To understand the effects that randomization and the partition ID have on the tokens produced, consider the following code snippet:

Rust
let name = "J. Fred Muggs"; let pii_tokens = pii_index.tokenize_data(&name, None)?; println!("{:?}", pii_tokens); let pii_tokens2 = pii_index.tokenize_data(&name, None)?; println!("{:?}", pii_tokens2); let pii_tokens3 = pii_index.tokenize_data(&name, Some("Part1"))?; println!("{:?}", pii_tokens3);

The string “J. Fred Muggs” produces six index tokens. Due to randomization, each of the lists of tokens will contain at least seven tokens; the lengths might all be different. All of the lists were generated with the same blind index, so they share the same seed value. The first two lists should have six token values in common (it is possible but highly unlikely that there could be a seventh that is the same), since they used the same partition (one with no ID), but it is unlikely that the third list will have any tokens in common with either of the other two lists.

Processing Search Queries

Generating Index Terms

A search query is processed to produce a set of index terms in much the same way that the index tokens were generated when indexing data - transliteration, lowercasing, removing punctuation, splitting into words, generating trigrams, hashing with the partition name and salt. This process does not add any random terms, however.
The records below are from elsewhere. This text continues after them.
What follows belongs to an exercise in optimizing a design on an open flow for a short achievable clock period and few clock cycles; a production flow would make more cautious choices.
Function was checked by simulation only, so behaviour that the tests miss may differ from the original.
Power figures rest on the tool's default switching activity, not on a simulated workload.

main:
// grid_line_path_walker
module grid_line_path_walker #(
   parameter int COORD_BITS = 8
) (
   input  logic                  clock,
   input  logic                  reset,
   input  logic                  req_valid,
   output logic                  req_stall,
   input  logic                  req_command,
   input  logic [COORD_BITS-1:0] req_start_y,
   input  logic [COORD_BITS-1:0] req_start_x,
   input  logic [COORD_BITS-1:0] req_end_y,
   input  logic [COORD_BITS-1:0] req_end_x,
   input  logic                  req_pass_through,
   input  logic                  req_info_mode,
   input  logic                  req_stop_at_occupant,
   input  logic                  req_cell_projectable,
   input  logic                  req_cell_believed_wall,
   input  logic                  req_cell_occupied,
   output logic                  rsp_valid,
   input  logic                  rsp_stall,
   output logic [COORD_BITS-1:0] rsp_grid_y,
   output logic [COORD_BITS-1:0] rsp_grid_x,
   output logic                  rsp_grid_valid,
   output logic                  rsp_path_done,
   output logic [glpw_pkg::LEN_W-1:0] rsp_path_length,
   input  logic                  csr_psel,
   input  logic                  csr_penable,
  ...
Size in the first run: roughly 1500 cells after synthesis, roughly 160 flip-flops, roughly 140 I/O pins, roughly 14000 um2 of cells after synthesis.
==> flow/config.mk <==
export PLATFORM = sky130hd
export DESIGN_NAME = grid_line_path_walker
export DESIGN_NICKNAME = grid_line_path_walker
export VERILOG_FILES = /design/flow/design.v
export SDC_FILE = /design/flow/constraint.sdc
export NUM_CORES = 4
export LEC_CHECK = 0
export CAP_MARGIN = 20
export CORE_MARGIN = 2
export CORE_UTILIZATION = 40
export SLEW_MARGIN = 20
==> flow/constraint.sdc <==
create_clock -name core_clock -period 10.5 [get_ports {clock}]
set_input_delay 2.1000 -clock core_clock [delete_from_list [all_inputs] [get_ports {clock}]]
set_output_delay 2.1000 -clock core_clock [all_outputs]
set_load 0.01 [all_outputs]
standard.sh (not shown) runs the stock make flow with config.mk's settings and CLKGATE_MAP_FILE= SYNTH_SCRIPT=/design/flow/synth_recipe.tcl, a recipe that flattens the netlist after the stock synthesis.
==> flow/flow/run.sh <==
#!/bin/bash
set -euo pipefail
bash standard.sh SETUP_SLACK_MARGIN=6.6 finish > orfs_make.log 2>&1
Testbench counts of main, summed over its fixed seeds: cycles 46,506.
For the feature branch, these inputs were changed with respect to main:
-- flow/design.v --
<<< main, line 157
   endfunction
   logic [LW-1:0] range_limit_ff;
   logic          csr_hit;
   assign csr_hit    = (csr_paddr[AW-1:2] == glpw_pkg::CSR_IDX_RANGE_LIMIT);
   assign csr_pready = 1'b1;
   assign csr_prdata = csr_hit ? DW'(range_limit_ff) : '0;
   always_ff @(posedge clock) begin
      if (reset) begin
         range_limit_ff <= glpw_pkg::RANGE_LIMIT_RESET;
      end else if (csr_psel && csr_penable && csr_pwrite && csr_hit) begin
         range_limit_ff <= csr_pwdata[LW-1:0];
      end
   end
>>> the feature branch, line 157
   endfunction
   logic [LW-1:0] range_limit_ff;
   logic [LW-1:0] range_limit_n_ff;    
   logic          csr_hit;
   assign csr_hit    = (csr_paddr[AW-1:2] == glpw_pkg::CSR_IDX_RANGE_LIMIT);
   assign csr_pready = 1'b1;
   logic [LW-1:0] csr_rd;
   assign csr_rd     = ~({LW{!csr_hit}} | range_limit_n_ff);
   assign csr_prdata = DW'(csr_rd);
   always_ff @(posedge clock) begin
      if (reset) begin
         range_limit_ff   <= glpw_pkg::RANGE_LIMIT_RESET;
         range_limit_n_ff <= ~glpw_pkg::RANGE_LIMIT_RESET;
      end else if (csr_psel && csr_penable && csr_pwrite && csr_hit) begin
         range_limit_ff   <= csr_pwdata[LW-1:0];
         range_limit_n_ff <= ~csr_pwdata[LW-1:0];
      end
   end
<<< main, line 243
   logic [LW-1:0] kc_ff;                   
   word_type      rc_ff;                   
   logic          rcge_ff;                 
   logic          tgtc_ff;                 
   logic [CB-1:0] major_ff;                
>>> the feature branch, line 248
   logic [LW-1:0] kc_ff;                   
   word_type      rc_ff;                   
   logic          tgtc_ff;                 
   logic [CB-1:0] major_ff;                
<<< main, line 255
      c_stop = (info_ff ? it.st_w : !it.st_p) || (soo_ff && it.st_o);
      c_give = active_ff && !c_stop;
      c_done = (!pass_ff && tgtc_ff) || rcge_ff;
      if (it.cmd == glpw_pkg::CMD_START) begin
         rsp_grid_y      = it.same ? '0 : s_y;
>>> the feature branch, line 259
      c_stop = (info_ff ? it.st_w : !it.st_p) || (soo_ff && it.st_o);
      c_give = active_ff && !c_stop;
      c_done = (!pass_ff && tgtc_ff) || ks_uge(rc_ff, w(range_limit_ff));
      if (it.cmd == glpw_pkg::CMD_START) begin
         rsp_grid_y      = it.same ? '0 : s_y;
<<< main, line 329
      end
   end
   logic     n_inc2, csr_wr;
   word_type n_rc1, n_rc2;
   logic     n_ge1, n_ge2;
   always_comb begin
      n_inc2 = n_e && kc_ff[0];
      n_rc1  = ks_add(rc_ff, word_type'(1), 1'b0);
      n_rc2  = ks_add(rc_ff, word_type'(2), 1'b0);
      n_ge1  = ks_uge(n_rc1, w(range_limit_ff));
      n_ge2  = ks_uge(n_rc2, w(range_limit_ff));
      csr_wr = csr_psel && csr_penable && csr_pwrite && csr_hit;
   end
   always_ff @(posedge clock) begin
      if (reset) begin
         rc_ff   <= '0;
         rcge_ff <= 1'b0;
      end else if (csr_wr) begin
         rcge_ff <= ks_uge(rc_ff, w(csr_pwdata[LW-1:0]));
      end else if (take) begin
         if (it.cmd == glpw_pkg::CMD_START) begin
            rc_ff   <= s_diag ? word_type'(3) : word_type'(2);
            rcge_ff <= s_diag ? (range_limit_ff <= LW'(3)) : (range_limit_ff <= LW'(2));
         end else if (c_give) begin
            rc_ff   <= n_inc2 ? n_rc2 : n_rc1;
            rcge_ff <= n_inc2 ? n_ge2 : n_ge1;
         end
      end
   end
   always_ff @(posedge clock) begin
      if (take) begin
>>> the feature branch, line 333
      end
   end
   always_ff @(posedge clock) begin
      if (take) begin
<<< main, line 366
            cand_x_ff <= s_cx;
            kc_ff     <= s_diag ? LW'(2) : LW'(s_d0ge);
            tgtc_ff   <= (s_a == word_type'(2));
            major_ff  <= s_a[CB-1:0];
>>> the feature branch, line 343
            cand_x_ff <= s_cx;
            kc_ff     <= s_diag ? LW'(2) : LW'(s_d0ge);
            rc_ff     <= s_diag ? word_type'(3) : word_type'(2);
            tgtc_ff   <= (s_a == word_type'(2));
            major_ff  <= s_a[CB-1:0];
<<< main, line 375
            cand_x_ff <= n_cx;
            kc_ff     <= kc_ff + LW'(n_e);
            tgtc_ff   <= (n_cells1[LW-1:0] == major_ff);
            d_ff      <= n_d;
>>> the feature branch, line 353
            cand_x_ff <= n_cx;
            kc_ff     <= kc_ff + LW'(n_e);
            rc_ff     <= ks_add(rc_ff, word_type'(1), n_e && kc_ff[0]);
            tgtc_ff   <= (n_cells1[LW-1:0] == major_ff);
            d_ff      <= n_d;
Results
- Changes observed in the feature branch relative to main: synthesized area went down; number of cells in the finished layout apart from fillers went down; design area went down; final global-route overflow total did not really move.
- Changes observed in the feature branch relative to main: final sequential cell count saw an increase; via count lost 1196.
- Diff main -> the feature branch: core utilization saw a decrease; net total in the final layout saw a decrease; placed cell area saw a decrease; sum of routed wire length over all layers saw a decrease; vertical die dimension saw a decrease.
- In the feature branch, the logic depth of the worst path, buffers included came out 6 below the value in main.
- Compared with main, the feature branch shows a higher total power draw.
- main has lower net load switching power than the feature branch.
Testbench counts of the feature branch, summed over its fixed seeds: cycles 46,506.

-- afterwards: timing with drivers on the ports --
Ports are ideal in the flow. The routed layouts listed here were re-timed in OpenROAD.
Step 1 sets driving cells, clkbuf_16 on the clock port and buf_2 on the other inputs (assumed; they add their load-dependent delay and slew).
Step 2, shift: input delay + t, output delay - t, t = (earliest + latest rising clock arrival at the registers) / 2. This alone moves slack from input paths to output paths.
Slacks: no drivers / after step 1 / after step 2; pairs: no drivers / after step 1.
run | shift t [ns] | slack for setup (ns) | hold WS [ns] | worst slew at a driven data input, ns
main | 0.478 | 5.543 / 5.533 / 5.055 | 0.480 / 0.480 / 0.480 | 0.16
the feature branch | 0.474 | 5.801 / 5.757 / 5.422 | 0.473 / 0.473 / 0.473 | 0.07
After both steps setup and hold are still met in every run listed. The setup slack of main, which loses most, moves by -0.010 ns with the drivers and by -0.488 ns with both steps.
Once the SDK has generated the set of index tokens, it is the responsibility of the application to search the stored blind index for matching entries. An entry matches if its set of index tokens contains all of the tokens generated for the query string. The application should find all entries that match and return the encrypted data to the client for decryption and processing.

Elimination of False Positives

Because the index tokens are hashes of the index terms and because we truncated the hashes to 32 bits and added random padding, it is possible that the search could return some false positives - that is, strings that had matching index tokens but don’t actually contain the query that was entered. For this reason, the client needs to actually scan the list of matches, decrypt each entry, and eliminate any non-matching entries.

To facilitate this check, the IronCore SDK includes a method that accepts a string and generates the transliterated version. This should be applied to the query string, then applied to each of the decrypted data strings. The client can confirm which of these decrypted transliterated data strings actually contains all of the words in the transliterated query string as substrings.